Saved data entries
<<<<

**src/rtl/mem_arb_pkg.sv**
```systemverilog
// rtl/mem_arb_pkg.sv - shared types and constants for the memory arbiter
package mem_arb_pkg;

    localparam int DATA_W_DEF = 32;
    localparam int STRB_W     = DATA_W_DEF / 8;

    typedef enum logic [1:0] {
        IDLE  = 2'd0,
        ISSUE = 2'd1,
        WAIT  = 2'd2,
        RESP  = 2'd3
    } arb_state_t;

    typedef enum logic {
        OWN_FETCH = 1'b0,
        OWN_DATA  = 1'b1
    } owner_t;

endpackage

```
**src/rtl/mem_arb_pick.sv**
```systemverilog
// rtl/mem_arb_pick.sv - combinational winner selection between fetch and data
// Ports: i_req, d_req (requests); rr_last (last granted owner, only when
// MEM_ARBITER_RR_EN is defined); grant (any request); winner (selected owner).
// Macro MEM_ARBITER_RR_EN selects round-robin; otherwise data beats fetch.
module mem_arb_pick
    import mem_arb_pkg::*;
(
    input  logic   i_req,
    input  logic   d_req,
`ifdef MEM_ARBITER_RR_EN
    input  owner_t rr_last,
`endif
    output logic   grant,
    output owner_t winner
);

    always_comb begin
        grant  = i_req | d_req;
        winner = OWN_FETCH;
`ifdef MEM_ARBITER_RR_EN
        // On a tie, whoever was not served last goes next.
        if (i_req && d_req) begin
            winner = (rr_last == OWN_DATA) ? OWN_FETCH : OWN_DATA;
        end else if (d_req) begin
            winner = OWN_DATA;
        end
`else
        if (d_req) begin
            winner = OWN_DATA;
        end
`endif
    end

endmodule

```
**src/rtl/mem_arbiter.sv**
```systemverilog
// rtl/mem_arbiter.sv - shares one memory port between fetch and data requesters
// Ports: clk/rst (sync active-high); fetch side i_req/i_addr -> i_done/i_rdata;
// data side d_req/d_we/d_wstrb/d_addr/d_wdata -> d_done/d_rdata; memory side
// m_valid/m_we/m_wstrb/m_addr/m_wdata out, m_ready/m_resp/m_rdata in.
// Macro MEM_ARBITER_RR_EN enables round-robin arbitration on simultaneous requests.
module mem_arbiter
    import mem_arb_pkg::*;
#(
    parameter int ADDR_W = 32,
    parameter int DATA_W = 32
) (
    input  logic                clk,
    input  logic                rst,
    input  logic                i_req,
    input  logic [ADDR_W-1:0]   i_addr,
    output logic                i_done,
    output logic [DATA_W-1:0]   i_rdata,
    input  logic                d_req,
    input  logic                d_we,
    input  logic [DATA_W/8-1:0] d_wstrb,
    input  logic [ADDR_W-1:0]   d_addr,
    input  logic [DATA_W-1:0]   d_wdata,
    output logic                d_done,
    output logic [DATA_W-1:0]   d_rdata,
    output logic                m_valid,
    input  logic                m_ready,
    output logic                m_we,
    output logic [DATA_W/8-1:0] m_wstrb,
    output logic [ADDR_W-1:0]   m_addr,
    output logic [DATA_W-1:0]   m_wdata,
    input  logic                m_resp,
    input  logic [DATA_W-1:0]   m_rdata
);

    arb_state_t          state_q, state_d;
    owner_t              owner_q, owner_d;
    logic                m_valid_q, m_valid_d;
    logic                m_we_q, m_we_d;
    logic [DATA_W/8-1:0] m_wstrb_q, m_wstrb_d;
    logic [ADDR_W-1:0]   m_addr_q, m_addr_d;
    logic [DATA_W-1:0]   m_wdata_q, m_wdata_d;
    logic                i_done_q, i_done_d;
    logic                d_done_q, d_done_d;
    logic [DATA_W-1:0]   i_rdata_q, i_rdata_d;
    logic [DATA_W-1:0]   d_rdata_q, d_rdata_d;
    logic                grant;
    owner_t              winner;

`ifdef MEM_ARBITER_RR_EN
    owner_t              rr_last_q, rr_last_d;
`endif

    mem_arb_pick u_pick (
        .i_req   (i_req),
        .d_req   (d_req),
`ifdef MEM_ARBITER_RR_EN
        .rr_last (rr_last_q),
`endif
        .grant   (grant),
        .winner  (winner)
    );

    always_comb begin
        state_d   = state_q;
        owner_d   = owner_q;
        m_valid_d = m_valid_q;
        m_we_d    = m_we_q;
        m_wstrb_d = m_wstrb_q;
        m_addr_d  = m_addr_q;
        m_wdata_d = m_wdata_q;
        i_rdata_d = i_rdata_q;
        d_rdata_d = d_rdata_q;
        i_done_d  = 1'b0;
        d_done_d  = 1'b0;
`ifdef MEM_ARBITER_RR_EN
        rr_last_d = rr_last_q;
`endif
        case (state_q)
            IDLE: begin
                if (grant) begin
                    owner_d   = winner;
                    m_valid_d = 1'b1;
                    state_d   = ISSUE;
`ifdef MEM_ARBITER_RR_EN
                    rr_last_d = winner;
`endif
                    if (winner == OWN_DATA) begin
                        m_we_d    = d_we;
                        // Loads never carry strobes onto the memory port.
                        m_wstrb_d = d_we ? d_wstrb : '0;
                        m_addr_d  = d_addr;
                        m_wdata_d = d_wdata;
                    end else begin
                        m_we_d    = 1'b0;
                        m_wstrb_d = '0;
                        m_addr_d  = i_addr;
                        m_wdata_d = '0;
                    end
                end
            end
            ISSUE: begin
                if (m_ready) begin
                    m_valid_d = 1'b0;
                    state_d   = WAIT;
                end
            end
            WAIT: begin
                if (m_resp) begin
                    if (owner_q == OWN_DATA) begin
                        d_rdata_d = m_rdata;
                        d_done_d  = 1'b1;
                    end else begin
                        i_rdata_d = m_rdata;
                        i_done_d  = 1'b1;
                    end
                    state_d = RESP;
                end
            end
            RESP: begin
                // Done pulses here; no grant so the requester can drop req.
                state_d = IDLE;
            end
            default: state_d = IDLE;
        endcase
    end

    always_ff @(posedge clk) begin
        if (rst) begin
            state_q   <= IDLE;
            owner_q   <= OWN_FETCH;
            m_valid_q <= 1'b0;
            m_we_q    <= 1'b0;
            m_wstrb_q <= '0;
            m_addr_q  <= '0;
            m_wdata_q <= '0;
            i_rdata_q <= '0;
            d_rdata_q <= '0;
            i_done_q  <= 1'b0;
            d_done_q  <= 1'b0;
`ifdef MEM_ARBITER_RR_EN
            rr_last_q <= OWN_FETCH;
`endif
        end else begin
            state_q   <= state_d;
            owner_q   <= owner_d;
            m_valid_q <= m_valid_d;
            m_we_q    <= m_we_d;
            m_wstrb_q <= m_wstrb_d;
            m_addr_q  <= m_addr_d;
            m_wdata_q <= m_wdata_d;
            i_rdata_q <= i_rdata_d;
            d_rdata_q <= d_rdata_d;
            i_done_q  <= i_done_d;
            d_done_q  <= d_done_d;
`ifdef MEM_ARBITER_RR_EN
            rr_last_q <= rr_last_d;
`endif
        end
    end

    assign m_valid = m_valid_q;
    assign m_we    = m_we_q;
    assign m_wstrb = m_wstrb_q;
    assign m_addr  = m_addr_q;
    assign m_wdata = m_wdata_q;
    assign i_done  = i_done_q;
    assign d_done  = d_done_q;
    assign i_rdata = i_rdata_q;
    assign d_rdata = d_rdata_q;

endmodule

```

>>>>

Copy the entries above exactly, leaving none out.

**src/rtl/mem_arb_pkg.sv**
```systemverilog
// rtl/mem_arb_pkg.sv - shared types and constants for the memory arbiter
package mem_arb_pkg;

    localparam int DATA_W_DEF = 32;
    localparam int STRB_W     = DATA_W_DEF / 8;

    typedef enum logic [1:0] {
        IDLE  = 2'd0,
        ISSUE = 2'd1,
        WAIT  = 2'd2,
        RESP  = 2'd3
    } arb_state_t;

    typedef enum logic {
        OWN_FETCH = 1'b0,
        OWN_DATA  = 1'b1
    } owner_t;

endpackage

```
**src/rtl/mem_arb_pick.sv**
```systemverilog
// rtl/mem_arb_pick.sv - combinational winner selection between fetch and data
// Ports: i_req, d_req (requests); rr_last (last granted owner, only when
// MEM_ARBITER_RR_EN is defined); grant (any request); winner (selected owner).
// Macro MEM_ARBITER_RR_EN selects round-robin; otherwise data beats fetch.
module mem_arb_pick
    import mem_arb_pkg::*;
(
    input  logic   i_req,
    input  logic   d_req,
`ifdef MEM_ARBITER_RR_EN
    input  owner_t rr_last,
`endif
    output logic   grant,
    output owner_t winner
);

    always_comb begin
        grant  = i_req | d_req;
        winner = OWN_FETCH;
`ifdef MEM_ARBITER_RR_EN
        // On a tie, whoever was not served last goes next.
        if (i_req && d_req) begin
            winner = (rr_last == OWN_DATA) ? OWN_FETCH : OWN_DATA;
        end else if (d_req) begin
            winner = OWN_DATA;
        end
`else
        if (d_req) begin
            winner = OWN_DATA;
        end
`endif
    end

endmodule

```
**src/rtl/mem_arbiter.sv**
```systemverilog
// rtl/mem_arbiter.sv - shares one memory port between fetch and data requesters
// Ports: clk/rst (sync active-high); fetch side i_req/i_addr -> i_done/i_rdata;
// data side d_req/d_we/d_wstrb/d_addr/d_wdata -> d_done/d_rdata; memory side
// m_valid/m_we/m_wstrb/m_addr/m_wdata out, m_ready/m_resp/m_rdata in.
// Macro MEM_ARBITER_RR_EN enables round-robin arbitration on simultaneous requests.
module mem_arbiter
    import mem_arb_pkg::*;
#(
    parameter int ADDR_W = 32,
    parameter int DATA_W = 32
) (
    input  logic                clk,
    input  logic                rst,
    input  logic                i_req,
    input  logic [ADDR_W-1:0]   i_addr,
    output logic                i_done,
    output logic [DATA_W-1:0]   i_rdata,
    input  logic                d_req,
    input  logic                d_we,
    input  logic [DATA_W/8-1:0] d_wstrb,
    input  logic [ADDR_W-1:0]   d_addr,
    input  logic [DATA_W-1:0]   d_wdata,
    output logic                d_done,
    output logic [DATA_W-1:0]   d_rdata,
    output logic                m_valid,
    input  logic                m_ready,
    output logic                m_we,
    output logic [DATA_W/8-1:0] m_wstrb,
    output logic [ADDR_W-1:0]   m_addr,
    output logic [DATA_W-1:0]   m_wdata,
    input  logic                m_resp,
    input  logic [DATA_W-1:0]   m_rdata
);

    arb_state_t          state_q, state_d;
    owner_t              owner_q, owner_d;
    logic                m_valid_q, m_valid_d;
    logic                m_we_q, m_we_d;
    logic [DATA_W/8-1:0] m_wstrb_q, m_wstrb_d;
    logic [ADDR_W-1:0]   m_addr_q, m_addr_d;
    logic [DATA_W-1:0]   m_wdata_q, m_wdata_d;
    logic                i_done_q, i_done_d;
    logic                d_done_q, d_done_d;
    logic [DATA_W-1:0]   i_rdata_q, i_rdata_d;
    logic [DATA_W-1:0]   d_rdata_q, d_rdata_d;
    logic                grant;
    owner_t              winner;

`ifdef MEM_ARBITER_RR_EN
    owner_t              rr_last_q, rr_last_d;
`endif

    mem_arb_pick u_pick (
        .i_req   (i_req),
        .d_req   (d_req),
`ifdef MEM_ARBITER_RR_EN
        .rr_last (rr_last_q),
`endif
        .grant   (grant),
        .winner  (winner)
    );

    always_comb begin
        state_d   = state_q;
        owner_d   = owner_q;
        m_valid_d = m_valid_q;
        m_we_d    = m_we_q;
        m_wstrb_d = m_wstrb_q;
        m_addr_d  = m_addr_q;
        m_wdata_d = m_wdata_q;
        i_rdata_d = i_rdata_q;
        d_rdata_d = d_rdata_q;
        i_done_d  = 1'b0;
        d_done_d  = 1'b0;
`ifdef MEM_ARBITER_RR_EN
        rr_last_d = rr_last_q;
`endif
        case (state_q)
            IDLE: begin
                if (grant) begin
                    owner_d   = winner;
                    m_valid_d = 1'b1;
                    state_d   = ISSUE;
`ifdef MEM_ARBITER_RR_EN
                    rr_last_d = winner;
`endif
                    if (winner == OWN_DATA) begin
                        m_we_d    = d_we;
                        // Loads never carry strobes onto the memory port.
                        m_wstrb_d = d_we ? d_wstrb : '0;
                        m_addr_d  = d_addr;
                        m_wdata_d = d_wdata;
                    end else begin
                        m_we_d    = 1'b0;
                        m_wstrb_d = '0;
                        m_addr_d  = i_addr;
                        m_wdata_d = '0;
                    end
                end
            end
            ISSUE: begin
                if (m_ready) begin
                    m_valid_d = 1'b0;
                    state_d   = WAIT;
                end
            end
            WAIT: begin
                if (m_resp) begin
                    if (owner_q == OWN_DATA) begin
                        d_rdata_d = m_rdata;
                        d_done_d  = 1'b1;
                    end else begin
                        i_rdata_d = m_rdata;
                        i_done_d  = 1'b1;
                    end
                    state_d = RESP;
                end
            end
            RESP: begin
                // Done pulses here; no grant so the requester can drop req.
                state_d = IDLE;
            end
            default: state_d = IDLE;
        endcase
    end

    always_ff @(posedge clk) begin
        if (rst) begin
            state_q   <= IDLE;
            owner_q   <= OWN_FETCH;
            m_valid_q <= 1'b0;
            m_we_q    <= 1'b0;
            m_wstrb_q <= '0;
            m_addr_q  <= '0;
            m_wdata_q <= '0;
            i_rdata_q <= '0;
            d_rdata_q <= '0;
            i_done_q  <= 1'b0;
            d_done_q  <= 1'b0;
`ifdef MEM_ARBITER_RR_EN
            rr_last_q <= OWN_FETCH;
`endif
        end else begin
            state_q   <= state_d;
            owner_q   <= owner_d;
            m_valid_q <= m_valid_d;
            m_we_q    <= m_we_d;
            m_wstrb_q <= m_wstrb_d;
            m_addr_q  <= m_addr_d;
            m_wdata_q <= m_wdata_d;
            i_rdata_q <= i_rdata_d;
            d_rdata_q <= d_rdata_d;
            i_done_q  <= i_done_d;
            d_done_q  <= d_done_d;
`ifdef MEM_ARBITER_RR_EN
            rr_last_q <= rr_last_d;
`endif
        end
    end

    assign m_valid = m_valid_q;
    assign m_we    = m_we_q;
    assign m_wstrb = m_wstrb_q;
    assign m_addr  = m_addr_q;
    assign m_wdata = m_wdata_q;
    assign i_done  = i_done_q;
    assign d_done  = d_done_q;
    assign i_rdata = i_rdata_q;
    assign d_rdata = d_rdata_q;

endmodule

```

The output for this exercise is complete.